Scott and Hiroko’s Big Adventure
I was asked to write a practice conversation using expressions that students study each week from a small English Vocabulary workbook that the Japanese English teacher herself makes and distributes to her students. Each page features twenty new words or expressions, with Japanese translations, supposedly on one theme, and each week the students are quizzed on one new page. Despite the theme, they still appear to be a rather random collection, and sometimes the English sounds a little odd to me. Oh, well. It’s not my place to question it. In my zeal to write a practice conversation that simultaneously is entertaining, uses as many expressions as I could fit, and uses them correctly, I wrote the following. However, it is so ridiculous that as I was practicing it with my daughter I laughed myself to tears. The culprit is less my sense of humor than the perils of trying to write a meaningful English conversation using a random selection of expressions. Using language correctly does not mean that you are communicating or even saying anything important. Correct grammar alone is not invested with meaning. Neither is vocabulary alone. Communication is more than grammar and vocabulary. It also includes expectations of the participants (expectations that can be socially or culturally tailored), body language, unanticipated culturally unique elements, etc.
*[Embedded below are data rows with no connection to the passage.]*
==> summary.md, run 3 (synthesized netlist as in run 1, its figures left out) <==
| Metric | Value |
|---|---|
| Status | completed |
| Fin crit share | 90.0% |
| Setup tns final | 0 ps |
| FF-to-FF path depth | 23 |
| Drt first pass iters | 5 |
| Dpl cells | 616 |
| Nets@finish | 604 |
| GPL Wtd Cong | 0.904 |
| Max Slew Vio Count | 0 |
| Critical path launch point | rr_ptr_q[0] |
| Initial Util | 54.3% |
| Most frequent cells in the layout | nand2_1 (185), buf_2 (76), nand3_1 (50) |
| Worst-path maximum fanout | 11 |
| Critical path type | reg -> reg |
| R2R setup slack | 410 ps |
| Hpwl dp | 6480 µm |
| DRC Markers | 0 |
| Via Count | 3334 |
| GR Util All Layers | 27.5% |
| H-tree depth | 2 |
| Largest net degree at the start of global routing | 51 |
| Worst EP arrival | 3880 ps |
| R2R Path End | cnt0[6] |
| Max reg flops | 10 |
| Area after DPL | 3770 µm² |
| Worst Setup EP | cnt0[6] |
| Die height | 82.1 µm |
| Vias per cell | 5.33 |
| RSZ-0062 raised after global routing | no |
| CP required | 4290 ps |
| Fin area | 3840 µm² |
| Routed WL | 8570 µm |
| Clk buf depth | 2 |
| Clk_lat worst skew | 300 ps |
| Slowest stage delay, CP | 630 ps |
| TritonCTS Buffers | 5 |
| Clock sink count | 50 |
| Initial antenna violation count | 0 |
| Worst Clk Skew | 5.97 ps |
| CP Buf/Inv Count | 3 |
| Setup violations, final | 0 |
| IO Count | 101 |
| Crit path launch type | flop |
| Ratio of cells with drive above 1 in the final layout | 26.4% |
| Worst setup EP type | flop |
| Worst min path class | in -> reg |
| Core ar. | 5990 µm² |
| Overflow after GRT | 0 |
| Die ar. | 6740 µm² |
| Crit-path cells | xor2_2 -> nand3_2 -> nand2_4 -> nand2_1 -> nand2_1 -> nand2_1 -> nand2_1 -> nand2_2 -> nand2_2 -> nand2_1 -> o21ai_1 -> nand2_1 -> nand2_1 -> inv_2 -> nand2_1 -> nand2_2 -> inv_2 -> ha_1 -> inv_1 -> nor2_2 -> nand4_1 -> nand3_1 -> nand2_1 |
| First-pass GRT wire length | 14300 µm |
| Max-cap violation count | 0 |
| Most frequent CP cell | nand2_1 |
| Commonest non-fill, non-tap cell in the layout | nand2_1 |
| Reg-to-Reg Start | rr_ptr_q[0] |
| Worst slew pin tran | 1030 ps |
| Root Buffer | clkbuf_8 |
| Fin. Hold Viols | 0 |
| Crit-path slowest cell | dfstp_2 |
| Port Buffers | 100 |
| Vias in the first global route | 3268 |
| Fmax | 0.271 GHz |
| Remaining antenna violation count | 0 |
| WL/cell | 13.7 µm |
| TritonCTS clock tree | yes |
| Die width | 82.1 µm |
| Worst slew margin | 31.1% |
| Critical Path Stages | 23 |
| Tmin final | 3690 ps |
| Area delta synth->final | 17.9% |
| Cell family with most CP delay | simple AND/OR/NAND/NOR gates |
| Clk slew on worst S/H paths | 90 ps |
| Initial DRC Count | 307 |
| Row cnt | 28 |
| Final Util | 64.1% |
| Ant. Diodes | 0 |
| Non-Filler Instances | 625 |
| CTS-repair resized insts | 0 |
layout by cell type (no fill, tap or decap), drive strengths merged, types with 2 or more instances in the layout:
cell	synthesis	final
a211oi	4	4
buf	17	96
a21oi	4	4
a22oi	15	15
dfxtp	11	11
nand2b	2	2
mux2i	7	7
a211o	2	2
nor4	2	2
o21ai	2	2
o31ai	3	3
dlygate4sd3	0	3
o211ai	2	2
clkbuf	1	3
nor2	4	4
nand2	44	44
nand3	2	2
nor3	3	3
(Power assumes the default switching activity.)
<file path="config.mk">
export PLATFORM = sky130hd
export DESIGN_NAME = snake_body_scheduler
export DESIGN_NICKNAME = d
export VERILOG_FILES = /design/src/rtl/snake_body_scheduler.sv
export SDC_FILE = /design/constraint.sdc
export NUM_CORES = 1
export LEC_CHECK = 0
export ABC_AREA = 1
export BUFFER_PORTS_ARGS = -buffer_cell sky130_fd_sc_hd__buf_2
export CAP_MARGIN = 40
export CORE_MARGIN = 2
export CORE_UTILIZATION = 60
export CTS_CLUSTER_DIAMETER = 100
export DETAILED_ROUTE_END_ITERATION = 16
export HOLD_SLACK_MARGIN = 0.05
export PLACE_DENSITY = 0.89
export SETUP_SLACK_MARGIN = 0.02
export SLEW_MARGIN = 5
export SYNTH_ARGS = -nofsm -noshare
export SYNTH_HDL_FRONTEND = slang
export SYNTH_SLANG_ARGS = --single-unit
</file>
<file path="constraint.sdc">
create_clock -name clock_25 -period 4.25 [get_ports clock_25]
set_input_delay 0.2125 -clock clock_25 [delete_from_list [all_inputs] [get_ports clock_25]]
set_output_delay 0.2125 -clock clock_25 [all_outputs]
set_load 0.005 [all_outputs]
</file>
**src/rtl/prog_loader_pkg.sv**
```systemverilog
// Shared types and constants for the serial program-load link.
// Used by the loader FSM, its deserialiser and the driver side.
package prog_loader_pkg;

  localparam int FRAME_BITS = 13;
  localparam int ADDR_W     = 4;
  localparam int DATA_W     = 8;
  localparam int CNT_W      = $clog2(FRAME_BITS + 1);
  localparam int FOK_W      = 5;

  typedef enum logic [1:0] {
    LM_IDLE = 2'b00,
    LM_IMEM = 2'b01,
    LM_DMEM = 2'b10,
    LM_RUN  = 2'b11
  } link_mode_t;

  typedef enum logic [2:0] {
    IDLE,
    SHIFT_I,
    SHIFT_D,
    COMMIT,
    RUN,
    HALTED
  } loader_state_t;

  // Where the FSM goes when a mode is seen from IDLE (or after an abort)
  function automatic loader_state_t mode_state(link_mode_t m);
    loader_state_t s;
    unique case (m)
      LM_IMEM: s = SHIFT_I;
      LM_DMEM: s = SHIFT_D;
      LM_RUN:  s = RUN;
      default: s = IDLE;
    endcase
    return s;
  endfunction

endpackage

```
**src/rtl/frame_deser.sv**
```systemverilog
// Frame deserialiser: right-shifting frame register with a
// saturating sample counter; full means a whole frame is held.
module frame_deser
  import prog_loader_pkg::*;
(
  input  logic                  clk,
  input  logic                  rst,
  input  logic                  din,
  input  logic                  shift_en,
  input  logic                  clr,
  output logic [FRAME_BITS-1:0] sr,
  output logic                  full
);

  logic [FRAME_BITS-1:0] sr_q;
  logic [CNT_W-1:0]      cnt_q;

  assign sr   = sr_q;
  assign full = (cnt_q == CNT_W'(FRAME_BITS));

  always_ff @(posedge clk) begin
    if (rst) begin
      sr_q  <= '0;
      cnt_q <= '0;
    end else begin
      if (shift_en)
        sr_q <= {din, sr_q[FRAME_BITS-1:1]};
      // clr with shift_en restarts a frame on this sample
      if (clr)
        cnt_q <= shift_en ? CNT_W'(1) : '0;
      else if (shift_en && !full)
        cnt_q <= cnt_q + CNT_W'(1);
    end
  end

endmodule

```
**src/rtl/prog_loader.sv**
```systemverilog
// Receive side of the serial program-load link: frames into
// imem/dmem writes, then the core start/run/done handshake.
module prog_loader
  import prog_loader_pkg::*;
(
  input  logic              clk,
  input  logic              rst,
  input  logic              mosi_in,
  input  logic [1:0]        mode_in,
  input  logic              halt_in,
  output logic              imem_we,
  output logic              dmem_we,
  output logic [ADDR_W-1:0] mem_waddr,
  output logic [DATA_W-1:0] mem_wdata,
  output logic              core_start,
  output logic              core_run,
  output logic              done_out,
  output logic              frame_err,
  output logic [FOK_W-1:0]  frames_ok
);

  loader_state_t     state_q;
  logic              imem_we_q;
  logic              dmem_we_q;
  logic [ADDR_W-1:0] waddr_q;
  logic [DATA_W-1:0] wdata_q;
  logic              start_q;
  logic              run_q;
  logic              done_q;
  logic              err_q;
  logic [FOK_W-1:0]  fok_q;

  link_mode_t            mode;
  link_mode_t            origin;
  logic                  is_load;
  logic                  shift_en;
  logic                  clr;
  logic [FRAME_BITS-1:0] sr;
  logic                  full;

  assign mode    = link_mode_t'(mode_in);
  assign is_load = (mode == LM_IMEM) || (mode == LM_DMEM);
  assign origin  = (state_q == SHIFT_I) ? LM_IMEM : LM_DMEM;

  always_comb begin
    shift_en = 1'b0;
    clr      = 1'b0;
    unique case (state_q)
      IDLE: begin
        shift_en = is_load;
        clr      = is_load;
      end
      SHIFT_I, SHIFT_D: begin
        if (mode == origin) begin
          shift_en = 1'b1;
        end else if (mode != LM_IDLE) begin
          shift_en = is_load;
          clr      = 1'b1;
        end
      end
      COMMIT:  clr = 1'b1;
      default: ;
    endcase
  end

  frame_deser u_deser (
    .clk      (clk),
    .rst      (rst),
    .din      (mosi_in),
    .shift_en (shift_en),
    .clr      (clr),
    .sr       (sr),
    .full     (full)
  );

  always_ff @(posedge clk) begin
    if (rst) begin
      state_q   <= IDLE;
      imem_we_q <= 1'b0;
      dmem_we_q <= 1'b0;
      waddr_q   <= '0;
      wdata_q   <= '0;
      start_q   <= 1'b0;
      run_q     <= 1'b0;
      done_q    <= 1'b0;
      err_q     <= 1'b0;
      fok_q     <= '0;
    end else begin
      imem_we_q <= 1'b0;
      dmem_we_q <= 1'b0;
      start_q   <= 1'b0;
      unique case (state_q)
        IDLE: begin
          state_q <= mode_state(mode);
          if (mode == LM_RUN) begin
            start_q <= 1'b1;
            run_q   <= 1'b1;
          end
        end
        SHIFT_I, SHIFT_D: begin
          if (mode == LM_IDLE) begin
            state_q <= COMMIT;
            if (full) begin
              imem_we_q <= (state_q == SHIFT_I);
              dmem_we_q <= (state_q == SHIFT_D);
              waddr_q   <= sr[ADDR_W-1:0];
              wdata_q   <= sr[ADDR_W+DATA_W-1:ADDR_W];
              if (fok_q != '1)
                fok_q <= fok_q + FOK_W'(1);
            end else begin
              err_q <= 1'b1;
            end
            if (sr[FRAME_BITS-1])
              err_q <= 1'b1;
          end else if (mode != origin) begin
            // mode jumped without passing through idle: drop the frame
            err_q   <= 1'b1;
            state_q <= mode_state(mode);
            if (mode == LM_RUN) begin
              start_q <= 1'b1;
              run_q   <= 1'b1;
            end
          end
        end
        COMMIT: state_q <= IDLE;
        RUN: begin
          if (mode == LM_IDLE) begin
            state_q <= IDLE;
            run_q   <= 1'b0;
          end else if (halt_in) begin
            state_q <= HALTED;
            done_q  <= 1'b1;
          end
        end
        HALTED: begin
          if (mode != LM_RUN) begin
            state_q <= IDLE;
            run_q   <= 1'b0;
            done_q  <= 1'b0;
            if (mode != LM_IDLE)
              err_q <= 1'b1;
          end
        end
        default: state_q <= IDLE;
      endcase
    end
  end

  assign imem_we    = imem_we_q;
  assign dmem_we    = dmem_we_q;
  assign mem_waddr  = waddr_q;
  assign mem_wdata  = wdata_q;
  assign core_start = start_q;
  assign core_run   = run_q;
  assign done_out   = done_q;
  assign frame_err  = err_q;
  assign frames_ok  = fok_q;

endmodule
```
Scott: Yoko! Long time no see!
Hiroko: I’m sorry? I’m not Yoko. I’m Hiroko.
Scott: You are? I beg your pardon. Do you remember me? My name is Scott Ziffel. It’s nice to meet you again.
Hiroko: Okay. I’m glad to see you, I guess.
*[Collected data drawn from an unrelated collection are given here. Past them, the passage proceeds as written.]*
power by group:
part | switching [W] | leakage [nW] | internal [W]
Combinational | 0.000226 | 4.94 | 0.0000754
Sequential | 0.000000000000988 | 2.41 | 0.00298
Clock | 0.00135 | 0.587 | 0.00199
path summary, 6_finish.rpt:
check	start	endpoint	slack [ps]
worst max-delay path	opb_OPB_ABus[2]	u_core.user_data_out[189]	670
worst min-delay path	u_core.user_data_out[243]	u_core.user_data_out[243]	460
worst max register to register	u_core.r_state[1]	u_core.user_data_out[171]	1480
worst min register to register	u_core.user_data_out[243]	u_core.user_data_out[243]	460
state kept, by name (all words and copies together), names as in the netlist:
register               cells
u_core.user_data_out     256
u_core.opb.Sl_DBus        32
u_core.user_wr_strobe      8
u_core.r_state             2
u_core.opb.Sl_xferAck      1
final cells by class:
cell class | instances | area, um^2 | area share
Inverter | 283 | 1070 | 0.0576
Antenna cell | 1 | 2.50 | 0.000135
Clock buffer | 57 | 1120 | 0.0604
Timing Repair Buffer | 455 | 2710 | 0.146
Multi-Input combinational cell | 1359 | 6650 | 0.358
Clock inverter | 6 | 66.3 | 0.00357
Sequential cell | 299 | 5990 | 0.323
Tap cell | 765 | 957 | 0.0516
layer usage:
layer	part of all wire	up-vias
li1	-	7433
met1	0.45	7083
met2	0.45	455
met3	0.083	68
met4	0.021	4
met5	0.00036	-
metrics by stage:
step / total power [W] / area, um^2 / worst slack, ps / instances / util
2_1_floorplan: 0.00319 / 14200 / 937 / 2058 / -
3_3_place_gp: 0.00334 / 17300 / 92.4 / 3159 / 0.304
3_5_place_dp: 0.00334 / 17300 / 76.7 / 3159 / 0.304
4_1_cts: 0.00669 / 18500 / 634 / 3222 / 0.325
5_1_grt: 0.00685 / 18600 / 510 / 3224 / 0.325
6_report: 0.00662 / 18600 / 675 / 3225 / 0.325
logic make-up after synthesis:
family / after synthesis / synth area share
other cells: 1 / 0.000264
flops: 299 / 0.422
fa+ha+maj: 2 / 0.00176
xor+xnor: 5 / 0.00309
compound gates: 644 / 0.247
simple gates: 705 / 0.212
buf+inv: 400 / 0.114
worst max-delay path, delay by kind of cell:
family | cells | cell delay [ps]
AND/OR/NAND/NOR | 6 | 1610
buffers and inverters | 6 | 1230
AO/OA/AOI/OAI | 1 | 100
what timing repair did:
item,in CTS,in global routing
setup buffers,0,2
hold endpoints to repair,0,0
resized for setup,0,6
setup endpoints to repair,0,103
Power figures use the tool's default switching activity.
Scott: So, Hiroko, what’s up?
Hiroko: My parents are flying here to visit me because I’m getting married on the weekend.
Scott: You are? Way to go! But why do you look so sad?
Hiroko: Well, do you know that cheap airline company, Origami Air?
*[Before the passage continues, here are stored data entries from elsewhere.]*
## src/rtl/cabac_pkg.sv

```systemverilog
// Shared CABAC constants and types.
//   WIN_BITS    : window width / largest per-cycle consume
//   BUF_BITS    : shift-buffer capacity in bits
//   MAX_CONSUME : largest legal consume_n
//   consume_t   : consume-count type, also used by the decoder core for numBits
//   cnt_t       : buffered-bit count, 0..BUF_BITS
package cabac_pkg;
    localparam int WIN_BITS    = 16;
    localparam int BUF_BITS    = 32;
    localparam int MAX_CONSUME = 16;

    typedef logic [4:0] consume_t;
    typedef logic [5:0] cnt_t;
endpackage

```

## src/rtl/cabac_bit_feeder_if.sv

```systemverilog
// Upstream slice-data byte stream, valid/ready handshake.
//   byte_in    : data byte, MSB is the earliest bitstream bit
//   byte_valid : byte_in is valid
//   byte_ready : sink accepts a byte this cycle
interface cabac_bit_feeder_if;
    logic [7:0] byte_in;
    logic       byte_valid;
    logic       byte_ready;

    modport master (output byte_in, output byte_valid, input byte_ready);
    modport slave  (input byte_in, input byte_valid, output byte_ready);
endinterface

```

## src/rtl/cabac_bit_buffer.sv

```systemverilog
// Combinational next-state datapath of the bit feeder: consume, then align,
// then byte insertion, all from the registered buffer and count.
//   buf_q/cnt_q : registered buffer (left-aligned) and bit count
//   consume_n   : bits consumed this cycle
//   align       : drop bits up to the next byte boundary after consume
//   ins_en      : a byte is accepted this cycle
//   ins_byte    : accepted byte
//   buf_d/cnt_d : next buffer and count
//   adv         : bits retired this cycle (consume + align)
//   illegal     : consume request rejected
module cabac_bit_buffer
    import cabac_pkg::*;
(
    input  logic [BUF_BITS-1:0] buf_q,
    input  cnt_t                cnt_q,
    input  consume_t            consume_n,
    input  logic                align,
    input  logic                ins_en,
    input  logic [7:0]          ins_byte,
    output logic [BUF_BITS-1:0] buf_d,
    output cnt_t                cnt_d,
    output logic [4:0]          adv,
    output logic                illegal
);
    logic [BUF_BITS-1:0] b1, b2, ins;
    cnt_t                c1, c2;
    logic [2:0]          d;

    always_comb begin
        illegal = (consume_n > consume_t'(MAX_CONSUME)) || ({1'b0, consume_n} > cnt_q);

        // A rejected consume leaves the state untouched, but align and
        // ingest still operate on the unchanged count.
        c1 = illegal ? cnt_q : cnt_q - {1'b0, consume_n};
        b1 = illegal ? buf_q : buf_q << consume_n;

        // Count is a multiple of 8 exactly when the next bit is byte aligned.
        d  = align ? c1[2:0] : 3'd0;
        b2 = b1 << d;
        c2 = c1 - {3'b0, d};

        // byte_ready guarantees c2 <= 24, so the byte always fits.
        ins   = {ins_byte, {(BUF_BITS-8){1'b0}}} >> c2;
        buf_d = ins_en ? (b2 | ins) : b2;
        cnt_d = ins_en ? c2 + 6'd8 : c2;

        adv = (illegal ? 5'd0 : consume_n) + {2'b0, d};
    end
endmodule

```

## src/rtl/cabac_bit_feeder.sv

```systemverilog
// CABAC bitstream front-end. Buffers slice-data bytes MSB first and presents
// the next 16 unconsumed bits to the arithmetic decoder core.
//   clk, reset    : clock, async active-high reset
//   byte_if       : upstream byte handshake (slave side)
//   consume_n     : bits consumed by the core this cycle (0..16)
//   align         : discard to next byte boundary after consume
//   flush         : synchronous clear, highest priority
//   win           : next 16 bits, win[15] oldest
//   win_valid     : at least 16 bits buffered
//   bit_count     : buffered bits, 0..32
//   bits_consumed : running consumed-bit total, wraps mod 2^24
//   err           : sticky illegal-consume flag, cleared by flush
module cabac_bit_feeder
    import cabac_pkg::*;
(
    input  logic                clk,
    input  logic                reset,
    cabac_bit_feeder_if.slave   byte_if,
    input  consume_t            consume_n,
    input  logic                align,
    input  logic                flush,
    output logic [WIN_BITS-1:0] win,
    output logic                win_valid,
    output cnt_t                bit_count,
    output logic [23:0]         bits_consumed,
    output logic                err
);
    logic [BUF_BITS-1:0] buf_q, buf_d;
    cnt_t                cnt_q, cnt_d;
    logic [4:0]          adv;
    logic                illegal;
    logic                accept;

    // Ready depends only on the registered count (and flush), never on this
    // cycle's consume, so there is no combinational path from the core.
    assign byte_if.byte_ready = (cnt_q <= cnt_t'(BUF_BITS - 8)) && !flush;
    assign accept             = byte_if.byte_valid && byte_if.byte_ready;

    cabac_bit_buffer u_buf (
        .buf_q     (buf_q),
        .cnt_q     (cnt_q),
        .consume_n (consume_n),
        .align     (align),
        .ins_en    (accept),
        .ins_byte  (byte_if.byte_in),
        .buf_d     (buf_d),
        .cnt_d     (cnt_d),
        .adv       (adv),
        .illegal   (illegal)
    );

    always_ff @(posedge clk or posedge reset) begin
        if (reset) begin
            buf_q         <= '0;
            cnt_q         <= '0;
            bits_consumed <= '0;
            err           <= 1'b0;
        end else if (flush) begin
            buf_q         <= '0;
            cnt_q         <= '0;
            bits_consumed <= '0;
            err           <= 1'b0;
        end else begin
            buf_q         <= buf_d;
            cnt_q         <= cnt_d;
            bits_consumed <= bits_consumed + {19'b0, adv};
            err           <= err | illegal;
        end
    end

    // Priming and running states both reduce to "16 or more bits buffered";
    // a starved upstream in steady state simply drops win_valid again.
    assign win       = buf_q[BUF_BITS-1 -: WIN_BITS];
    assign win_valid = (cnt_q >= cnt_t'(WIN_BITS));
    assign bit_count = cnt_q;
endmodule

```

## src/flat_wrapper.sv

```systemverilog
// flat-port wrapper written by rule: the top's interface ports become plain ports
module cabac_bit_feeder_flat import cabac_pkg::*;
  (clk, reset, consume_n, align, flush, win, win_valid, bit_count, bits_consumed, err, byte_if_byte_in, byte_if_byte_valid, byte_if_byte_ready);
  cabac_bit_feeder_if byte_if_i ();
  input  logic clk;
  input  logic reset;
  input  consume_t consume_n;
  input  logic align;
  input  logic flush;
  output logic [WIN_BITS-1:0] win;
  output logic win_valid;
  output cnt_t bit_count;
  output logic [23:0] bits_consumed;
  output logic err;
  input wire logic [$bits(byte_if_i.byte_in)-1:0] byte_if_byte_in;
  input wire logic [$bits(byte_if_i.byte_valid)-1:0] byte_if_byte_valid;
  output wire logic [$bits(byte_if_i.byte_ready)-1:0] byte_if_byte_ready;
  assign byte_if_i.byte_in = byte_if_byte_in;
  assign byte_if_i.byte_valid = byte_if_byte_valid;
  assign byte_if_byte_ready = byte_if_i.byte_ready;
  cabac_bit_feeder u_core (.clk(clk), .reset(reset), .byte_if(byte_if_i), .consume_n(consume_n), .align(align), .flush(flush), .win(win), .win_valid(win_valid), .bit_count(bit_count), .bits_consumed(bits_consumed), .err(err));
endmodule
```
Scott: Yes. What about it? You look worried. What’s wrong?
Hiroko: I’m worried, because my parents are traveling on it and they should have arrived hours ago. They are so late.
Scott: Calm down. Don’t worry about it. Be positive. Maybe their plane is late because of the weather.
Hiroko: Do you think so?
Scott: Yes,I think so. I really do.
Hiroko: Can I ask you a favor?
Scott: Of course. It’s my pleasure.
Hiroko: Well, can you look for my parents here and I will look for them over there. I’ve looked everywhere, and I’m ready to give up.
Scott: Oh,don’t give up. It will be easy. I can help you. What do they look like?
Hiroko: Well, my father is 2-meters tall, and my mother is only one meter tall.
Scott: I see. That really will be easy.
(Ten minutes later)
Scott: Oh, Hiroko, look! Are these your parents?
Hiroko: Oh,good job! You found them. Well, thank you. I’m leaving now.
Scott: Okay. Have a nice weekend. Let’s keep in touch.
Hiroko: Are you kidding?
Scott: No,I’m serious. Why do you ask?
Hiroko: Never mind. See you again.
Scott: You, too!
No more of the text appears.